O Rio não é para amadores —e mesmo os profissionais terão dificuldade. Mas há sim um caminho para uma guinada no estado. Essa é a principal conclusão da RioAgora.org, iniciativa apartidária que reuniu propostas para o estado fluminense, a partir de experiências que deram certo.
Nos últimos meses, realizamos nove encontros temáticos, com mais de 40 especialistas, somados a uma ouvidoria pública, digital, para sugestões de políticas públicas, inspirada no projeto Engaged California, dos EUA. E, com uso de inteligência artificial de universo restrito, analisamos planejamentos estratégicos anteriores.
O resultado é um plano de ação mínimo, muito focado, que será apresentado no próximo dia 20 de julho, no Museu do Amanhã, para candidatos a governador, senador e deputados federais e estaduais.
O estado do Rio talvez seja o melhor exemplo brasileiro de uma tragédia administrativa.

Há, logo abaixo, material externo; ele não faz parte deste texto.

--- src/rtl/alu_issue_ctrl_if.sv ---
// Request/response handshake bundle for alu_issue_ctrl.
// master = requester side, slave = the issue controller.
interface alu_issue_ctrl_if #(
  parameter int ALU_OPERATION_WIDTH = 5
);
  logic                           req_valid;
  logic                           req_ready;
  logic [ALU_OPERATION_WIDTH-1:0] req_op;
  logic [31:0]                    req_a;
  logic [31:0]                    req_b;
  logic [4:0]                     req_rd;
  logic                           rsp_valid;
  logic                           rsp_ready;
  logic [31:0]                    rsp_data;
  logic [4:0]                     rsp_rd;
  logic                           rsp_illegal;
  logic                           fault;

  modport master (
    output req_valid, req_op, req_a, req_b,
    output req_rd, rsp_ready,
    input  req_ready, rsp_valid, rsp_data,
    input  rsp_rd, rsp_illegal, fault
  );

  modport slave (
    input  req_valid, req_op, req_a, req_b,
    input  req_rd, rsp_ready,
    output req_ready, rsp_valid, rsp_data,
    output rsp_rd, rsp_illegal, fault
  );
endinterface

--- src/rtl/alu_issue_ctrl.sv ---
// alu_issue_ctrl: latches one request, drives the ALU, returns a response.
// Define ALU_ISSUE_WATCHDOG_EN to add the WAIT-state timeout watchdog.
module alu_issue_ctrl #(
  parameter int TIMEOUT_CYCLES      = 64,
  parameter int ALU_OPERATION_WIDTH = 5
) (
  input  logic                           clock,
  input  logic                           reset_n,
  alu_issue_ctrl_if.slave                bus,
  output logic [ALU_OPERATION_WIDTH-1:0] alu_operation,
  output logic [31:0]                    alu_in1,
  output logic [31:0]                    alu_in2,
  output logic                           alu_clock_enable,
  input  logic                           alu_op_valid,
  input  logic                           alu_op_sync,
  input  logic                           alu_result_ready,
  input  logic [31:0]                    alu_out_async,
  input  logic [31:0]                    alu_out_sync
);
  localparam int OPW = ALU_OPERATION_WIDTH;

  typedef enum logic [2:0] {
    IDLE,
    EXEC,
    WAIT,
    RESP,
    FAULT
  } state_t;

  state_t state_q;
  state_t state_d;

  logic [OPW-1:0] op_q;
  logic [31:0]    a_q;
  logic [31:0]    b_q;
  logic [4:0]     rd_q;

  logic [31:0]    data_q;
  logic [4:0]     rsp_rd_q;
  logic           ill_q;
  logic           fault_q;

  logic           ready;
  logic           en;
  logic           accept;
  logic           capture;
  logic           cap_ill;
  logic [31:0]    cap_data;
  logic           wd_clear;
  logic           wd_inc;
  logic           wd_expire;
  logic           fault_set;

  logic           illegal_op;
  logic           sync_op;
  logic           async_op;

  assign illegal_op = !alu_op_valid;
  assign sync_op    = alu_op_valid && alu_op_sync;
  assign async_op   = alu_op_valid && !alu_op_sync;

  always_comb begin
    state_d   = state_q;
    ready     = 1'b0;
    en        = 1'b0;
    capture   = 1'b0;
    cap_ill   = 1'b0;
    cap_data  = '0;
    wd_clear  = 1'b0;
    wd_inc    = 1'b0;
    fault_set = 1'b0;
    unique case (state_q)
      IDLE: begin
        ready = 1'b1;
        if (bus.req_valid) begin
          state_d = EXEC;
        end
      end
      EXEC: begin
        unique case (1'b1)
          illegal_op: begin
            capture = 1'b1;
            cap_ill = 1'b1;
            state_d = RESP;
          end
          sync_op: begin
            en       = 1'b1;
            wd_clear = 1'b1;
            state_d  = WAIT;
          end
          async_op: begin
            capture  = 1'b1;
            cap_data = alu_out_async;
            state_d  = RESP;
          end
        endcase
      end
      WAIT: begin
        // Ready seen in EXEC is stale; the issue edge clears it.
        en = !alu_result_ready;
        if (alu_result_ready) begin
          capture  = 1'b1;
          cap_data = alu_out_sync;
          state_d  = RESP;
        end else if (wd_expire) begin
          capture   = 1'b1;
          cap_ill   = 1'b1;
          fault_set = 1'b1;
          state_d   = RESP;
        end else begin
          wd_inc = 1'b1;
        end
      end
      RESP: begin
        if (bus.rsp_ready) begin
          if (fault_q) begin
            state_d = FAULT;
          end else begin
            ready   = 1'b1;
            state_d = bus.req_valid ? EXEC : IDLE;
          end
        end
      end
      FAULT: begin
        state_d = FAULT;
      end
      default: begin
        state_d = IDLE;
      end
    endcase
  end

  assign accept = ready && bus.req_valid;

  always_ff @(posedge clock or negedge reset_n) begin
    if (!reset_n) begin
      state_q <= IDLE;
    end else begin
      state_q <= state_d;
    end
  end

  always_ff @(posedge clock or negedge reset_n) begin
    if (!reset_n) begin
      op_q <= '0;
      a_q  <= '0;
      b_q  <= '0;
      rd_q <= '0;
    end else if (accept) begin
      op_q <= bus.req_op;
      a_q  <= bus.req_a;
      b_q  <= bus.req_b;
      rd_q <= bus.req_rd;
    end
  end

  always_ff @(posedge clock or negedge reset_n) begin
    if (!reset_n) begin
      data_q   <= '0;
      rsp_rd_q <= '0;
      ill_q    <= 1'b0;
    end else if (capture) begin
      data_q   <= cap_data;
      rsp_rd_q <= rd_q;
      ill_q    <= cap_ill;
    end
  end

`ifdef ALU_ISSUE_WATCHDOG_EN
  localparam int WDW =
    (TIMEOUT_CYCLES > 1) ? $clog2(TIMEOUT_CYCLES) : 1;
  localparam logic [WDW-1:0] WD_LAST =
    WDW'(TIMEOUT_CYCLES - 1);

  logic [WDW-1:0] wd_q;

  always_ff @(posedge clock or negedge reset_n) begin
    if (!reset_n) begin
      wd_q <= '0;
    end else if (wd_clear) begin
      wd_q <= '0;
    end else if (wd_inc) begin
      wd_q <= wd_q + 1'b1;
    end
  end

  // Sticky until reset; steers RESP into FAULT.
  always_ff @(posedge clock or negedge reset_n) begin
    if (!reset_n) begin
      fault_q <= 1'b0;
    end else if (fault_set) begin
      fault_q <= 1'b1;
    end
  end

  assign wd_expire = (wd_q == WD_LAST);
`else
  logic unused_wd;

  assign fault_q   = 1'b0;
  assign wd_expire = 1'b0;
  assign unused_wd =
    ^{wd_clear, wd_inc, fault_set, TIMEOUT_CYCLES[0]};
`endif

  assign bus.req_ready   = ready;
  assign bus.rsp_valid   = (state_q == RESP);
  assign bus.rsp_data    = data_q;
  assign bus.rsp_rd      = rsp_rd_q;
  assign bus.rsp_illegal = ill_q;
  assign bus.fault       = fault_q;

  assign alu_operation    = op_q;
  assign alu_in1          = a_q;
  assign alu_in2          = b_q;
  assign alu_clock_enable = en;
endmodule
--- src/flat_wrapper.sv ---
// flat-port wrapper written by rule: the top's interface ports become plain ports
module alu_issue_ctrl_flat 
#(
  parameter int TIMEOUT_CYCLES      = 64,
  parameter int ALU_OPERATION_WIDTH = 5
)
  (clock, reset_n, alu_operation, alu_in1, alu_in2, alu_clock_enable, alu_op_valid, alu_op_sync, alu_result_ready, alu_out_async, alu_out_sync, bus_req_valid, bus_req_op, bus_req_a, bus_req_b, bus_req_rd, bus_rsp_ready, bus_req_ready, bus_rsp_valid, bus_rsp_data, bus_rsp_rd, bus_rsp_illegal, bus_fault);
  alu_issue_ctrl_if #(.ALU_OPERATION_WIDTH(ALU_OPERATION_WIDTH)) bus_i ();
  input  logic clock;
  input  logic reset_n;
  output logic [ALU_OPERATION_WIDTH-1:0] alu_operation;
  output logic [31:0] alu_in1;
  output logic [31:0] alu_in2;
  output logic alu_clock_enable;
  input  logic alu_op_valid;
  input  logic alu_op_sync;
  input  logic alu_result_ready;
  input  logic [31:0] alu_out_async;
  input  logic [31:0] alu_out_sync;
  input wire logic [$bits(bus_i.req_valid)-1:0] bus_req_valid;
  input wire logic [$bits(bus_i.req_op)-1:0] bus_req_op;
  input wire logic [$bits(bus_i.req_a)-1:0] bus_req_a;
  input wire logic [$bits(bus_i.req_b)-1:0] bus_req_b;
  input wire logic [$bits(bus_i.req_rd)-1:0] bus_req_rd;
  input wire logic [$bits(bus_i.rsp_ready)-1:0] bus_rsp_ready;
  output wire logic [$bits(bus_i.req_ready)-1:0] bus_req_ready;
  output wire logic [$bits(bus_i.rsp_valid)-1:0] bus_rsp_valid;
  output wire logic [$bits(bus_i.rsp_data)-1:0] bus_rsp_data;
  output wire logic [$bits(bus_i.rsp_rd)-1:0] bus_rsp_rd;
  output wire logic [$bits(bus_i.rsp_illegal)-1:0] bus_rsp_illegal;
  output wire logic [$bits(bus_i.fault)-1:0] bus_fault;
  assign bus_i.req_valid = bus_req_valid;
  assign bus_i.req_op = bus_req_op;
  assign bus_i.req_a = bus_req_a;
  assign bus_i.req_b = bus_req_b;
  assign bus_i.req_rd = bus_req_rd;
  assign bus_i.rsp_ready = bus_rsp_ready;
  assign bus_req_ready = bus_i.req_ready;
  assign bus_rsp_valid = bus_i.rsp_valid;
  assign bus_rsp_data = bus_i.rsp_data;
  assign bus_rsp_rd = bus_i.rsp_rd;
  assign bus_rsp_illegal = bus_i.rsp_illegal;
  assign bus_fault = bus_i.fault;
  alu_issue_ctrl #(.TIMEOUT_CYCLES(TIMEOUT_CYCLES), .ALU_OPERATION_WIDTH(ALU_OPERATION_WIDTH)) u_core (.clock(clock), .reset_n(reset_n), .bus(bus_i), .alu_operation(alu_operation), .alu_in1(alu_in1), .alu_in2(alu_in2), .alu_clock_enable(alu_clock_enable), .alu_op_valid(alu_op_valid), .alu_op_sync(alu_op_sync), .alu_result_ready(alu_result_ready), .alu_out_async(alu_out_async), .alu_out_sync(alu_out_sync));
endmodule
--- config.mk ---
export PLATFORM = sky130hd
export DESIGN_NAME = alu_issue_ctrl_flat
export DESIGN_NICKNAME = d
export VERILOG_FILES = /design/src/rtl/alu_issue_ctrl_if.sv /design/src/rtl/alu_issue_ctrl.sv /design/src/flat_wrapper.sv
export SDC_FILE = /design/constraint.sdc
export NUM_CORES = 1
export LEC_CHECK = 0
export CAP_MARGIN = 30
export CORE_ASPECT_RATIO = 1.1
export CORE_MARGIN = 2
export CORE_UTILIZATION = 30
export DETAILED_ROUTE_END_ITERATION = 10
export HOLD_SLACK_MARGIN = 0.06
export PLACE_DENSITY = 0.73
export SETUP_SLACK_MARGIN = 0.5
export SYNTH_ARGS = -nofsm -noshare
export SYNTH_HDL_FRONTEND = slang
export SYNTH_SLANG_ARGS = --single-unit
--- constraint.sdc ---
create_clock -name clock -period 1.45 [get_ports clock]
set_input_delay 0.29 -clock clock [delete_from_list [all_inputs] [get_ports clock]]
set_output_delay 0.29 -clock clock [all_outputs]
set_load 0.05 [all_outputs]
==> metrics.md <==
| Metric | Value |
|---|---|
| Routed WL per cell | `about 21 um` |
| Synthesized Nets | `between 500 and 600` |
| Via count | `around 4600` |
| Maximum VDD drop | `about 1600 uV` |
| Slowest cell delay on critical path | `between 400 and 500 ps` |
| Crit path buf inv count | `2` |
| DIE WIDTH | `roughly 130 um` |
| Initial antenna violation count | `0` |
| Post-Layout Inst Area | `11400 um2` |
| Status | `finished, violations left` |
| Hold Path Class | `primary input to async pin` |
| Place WS | `-532 ps` |
| Sequential-to-total area share from yosys stat | `around 57%` |
| Worst-Skew Late Latency | `just over 400 ps` |
| Root Driver | `clkbuf_16` |
| CP top delay family | `flip-flops` |
| CP arrival | `between 1500 and 2000 ps` |
| Worst-path clk slew | `60 ps` |
| Setup tns final | `-31540 ps` |
| Clock sinks | `around 120` |
| IO buf count | `between 200 and 300` |
| Die area | `around 18000 um2` |
| Final worst slack | `-386 ps` |
| GPL Wtd Cong | `just under 0.8` |
| Final hold vios | `0` |
| Core Box Area | `between 15000 and 20000 um2` |
| Placed insts | `820` |
| LEAKAGE | `5.04 nW` |
| Synthesized cell area | `5050 um2` |
| Vias in the first global route | `around 5000` |
| First-pass GRT wire length | `slightly below 30 mm` |
| Final WL | `a little under 20 mm` |
| Min Tclk post-route | `between 1500 and 2000 ps` |
| Layout Cells excl Fill | `between 900 and 1000` |
| TritonCTS clock tree | `built` |
| CP max stage cell | `dfrtp_2` |
| Failing checks | `negative setup slack` |
| Detail Route Antenna Nets | `0` |
| Filler instances | `1081` |
| CP Capture Type | `output pin` |
| Crit path cell chain | `buf_6 -> nor3b_4 -> a31oi_4 -> nor2_4 -> buf_12` |
| Critical path class | `register to output pin` |
| Max-slew violation count | `0` |
| Largest net degree at the start of global routing | `62` |
| WP data required | `between 1000 and 1500 ps` |
| Synth Instances | `approximately 360` |
| Post-DR vias/cell | `approximately 4.8` |
| DP Area | `9100 um2` |
| CP Launch Type | `register` |
| Detailed Routing Iterations Pass 1 | `4` |
| Grt ovf | `0` |
| Nets@finish | `around 890` |
| Number of synthesized register bits | `approximately 120` |
| Antenna diode count | `0` |
| CP max FO | `4` |
| Num CTS Buffers | `17` |
| Post-synth cell types | `37` |
| Total of max-cap violations | `0` |
| Area delta synth->final | `125%` |
| Die Span Y | `around 140 um` |
| Drt drc | `0` |
| Rows | `49` |
| Final period utilization | `127%` |
| RSZ-0062 raised after global routing | `yes` |
| Initial Util | `between 30% and 40%` |
| Max frequency | `~0.54 GHz` |
| Share of cells above drive strength 1 | `roughly 53%` |
| Total track usage | `between 20% and 30%` |
| CTS Buffer Depth | `2` |
| CTS H-tree depth | `4` |
| Final setup viols | `roughly 110` |
| Cell area power density | `~2800 nW/um2` |
| Hpwl dp | `~12 mm` |
| YS warnings | `0` |
| Syn Area/Cell | `14.0 um2` |
| IO Pins | `~260` |
| Fin Clk Skew | `6.12 ps` |
| Drt initial violations | `190` |
worst reg2reg max path: stages (launching register included):
cell and delay [ps]:
dfrtp_2 440, or2_4 270, a21oi_4 190, buf_12 170, buf_12 130, buf_12 100
buf_16 110, mux2_4 300
final cells by class:
class                      instances  area, um2  area share [%]
multi-input combinational        209       2260            19.9
timing repair buffer             393       5260            46.3
tap                              204        255            2.25
clock buffer                      20        467            4.11
clock inverter                    12        200            1.76
inverter                           7       26.3           0.231
sequential                       115       2880            25.4
cell families (layout without fill, tap and decap cells):
| kind of cell | Yosys count | count (layout) | share of synthesized area, % |
|---|---|---|---|
| simple gates | 56 | 56 | 5.33 |
| flops | 115 | 115 | 57.0 |
| mux | 74 | 74 | 21.0 |
| compound gates | 78 | 78 | 11.0 |
| other cells | 1 | 1 | 0.0743 |
| buf+inv | 37 | 432 | 5.60 |
synth_stat cells, drive strengths merged:
master | n | area (um2)
dfrtp | 115 | 2880
mux2 | 74 | 1060
nand2 | 39 | 146
a32oi | 32 | 280
o21ai | 32 | 160
buf | 21 | 223
clkbuf | 9 | 33.8
inv | 7 | 26.3
o32ai | 5 | 43.8
a21oi | 3 | 26.3
and2 | 2 | 12.5
nand2b | 2 | 12.5
nand3 | 2 | 15.0
nor2 | 2 | 7.51
nor3b | 2 | 15.0
a21o | 1 | 7.51
a31oi | 1 | 6.26
and3 | 1 | 6.26
conb | 1 | 3.75
nand3b | 1 | 7.51
nand4bb | 1 | 11.3
nor2b | 1 | 6.26
nor3 | 1 | 10.0
nor4bb | 1 | 10.0
o211ai | 1 | 7.51
o21a | 1 | 7.51
o221ai | 1 | 8.76
o31ai | 1 | 7.51
or2 | 1 | 8.76
sequential cells by signal (all words and copies together) (netlist names):
name                    count
u_core.bus.rsp_rd           5
u_core.bus.rsp_data        32
u_core.state_q              3
u_core.rd_q                 5
u_core.alu_in2             32
u_core.alu_operation        5
u_core.alu_in1             32
u_core.bus.rsp_illegal      1
final timing paths:
check	start	endpoint	slack, ps	cells after the start
worst max-delay path	u_core.state_q[0]	alu_clock_enable	-390	5
worst min-delay path	reset_n	u_core.alu_in2[13]	470	3
worst max register to register	u_core.state_q[0]	u_core.alu_in2[24]	-380	7
worst min register to register	u_core.rd_q[3]	u_core.rd_q[3]	530	1
max in group asynchronous	reset_n	u_core.alu_in2[18]	670	3
min in group clock	bus_req_b[12]	u_core.alu_in2[12]	490	2
layer usage:
layer / part of all wire [%] / vias up / track usage (%)
met2: 53 / 188 / 38.6
met3: 5.5 / 44 / 5.12
li1: - / 2081 / -
met1: 37 / 2310 / 23.8
met5: 0 / - / 0
met4: 3.8 / 0 / 8.33
power by group:
| group | switching (mW) | internal (mW) | leakage (nW) |
|---|---|---|---|
| Clock | 1.55 | 3.19 | 0.319 |
| Sequential | 1.76 | 4.79 | 1.39 |
| Combinational | 9.08 | 11.0 | 3.34 |
| Total | 12.4 | 18.9 | 5.04 |
through the flow:
stage / hold WS [ps] / utilization (%) / total power [mW]
global route: 484 / 69.1 / 32.4
floorplan: -5.59 / - / 14.5
CTS: 471 / 66.4 / 30.3
finish: 470 / 69.1 / 31.3
detailed placement: 335 / 55.4 / 23.0
global placement: 316 / 55.4 / 22.7
repair_timing:
action | 4_1_cts | 5_1_grt
gates cloned | 9 | 1
endpoints found under the hold margin | 115 | 0
endpoints found under the setup margin | 225 | 225
hold buffers | 1 | 0
pin swaps | 9 | 9
setup buffers | 62 | 35
gates resized for setup | 81 | 31
cells in the final DEF (no fill, tap or decap), drive strengths merged, types with 9 or more instances in the layout:
master / n
buf: 248
clkdlybuf4s50: 143
dfrtp: 115
mux2: 74
nand2: 39
o21ai: 32
a32oi: 32
clkbuf: 21
inv: 9
Power figures use the tool's default switching activity.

Tem a maior receita líquida per capita do sudeste, muitas universidades, turismo, cultura, ciência, portos, aeroportos, hospitais, trilhos a dar com pau, e uma marca global. E deu no que deu. Hoje é um estado bandido.
Depois de duas décadas de má gestão, muita corrupção e políticas descontinuadas, o Rio chegou ao ponto em que quase ninguém acredita em promessas.